Your answer must consist solely of the line containing "module dd_cell(input wire" and all subsequent lines through the end of the entries, reproduced exactly.

** Records shown follows **

Context: an optimization exercise on an open-source flow, tuned for small area and a short achievable clock period. The choices shown serve that exercise and are no tape-out recipe.
No functional check of the RTL was part of this run.

==> design.v <==
module dd_cell(input wire [3:0] d, input wire b, output wire [3:0] q, output wire c);
assign c = d[3] | (d[2] & (d[1] | d[0]));
assign q[0] = b;
assign q[1] = (~d[3] & ~d[2] & d[0]) | (d[2] & d[1] & ~d[0]) | (d[3] & ~d[0]);
assign q[2] = (d[1] & (~d[2] | d[0])) | (d[3] & ~d[0]);
assign q[3] = (d[2] & ~d[1] & ~d[0]) | (d[3] & d[0]);
endmodule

** End of Records shown **

Completed task ▸
module dd_cell(input wire [3:0] d, input wire b, output wire [3:0] q, output wire c);
assign c = d[3] | (d[2] & (d[1] | d[0]));
assign q[0] = b;
assign q[1] = (~d[3] & ~d[2] & d[0]) | (d[2] & d[1] & ~d[0]) | (d[3] & ~d[0]);
assign q[2] = (d[1] & (~d[2] | d[0])) | (d[3] & ~d[0]);
assign q[3] = (d[2] & ~d[1] & ~d[0]) | (d[3] & d[0]);
endmodule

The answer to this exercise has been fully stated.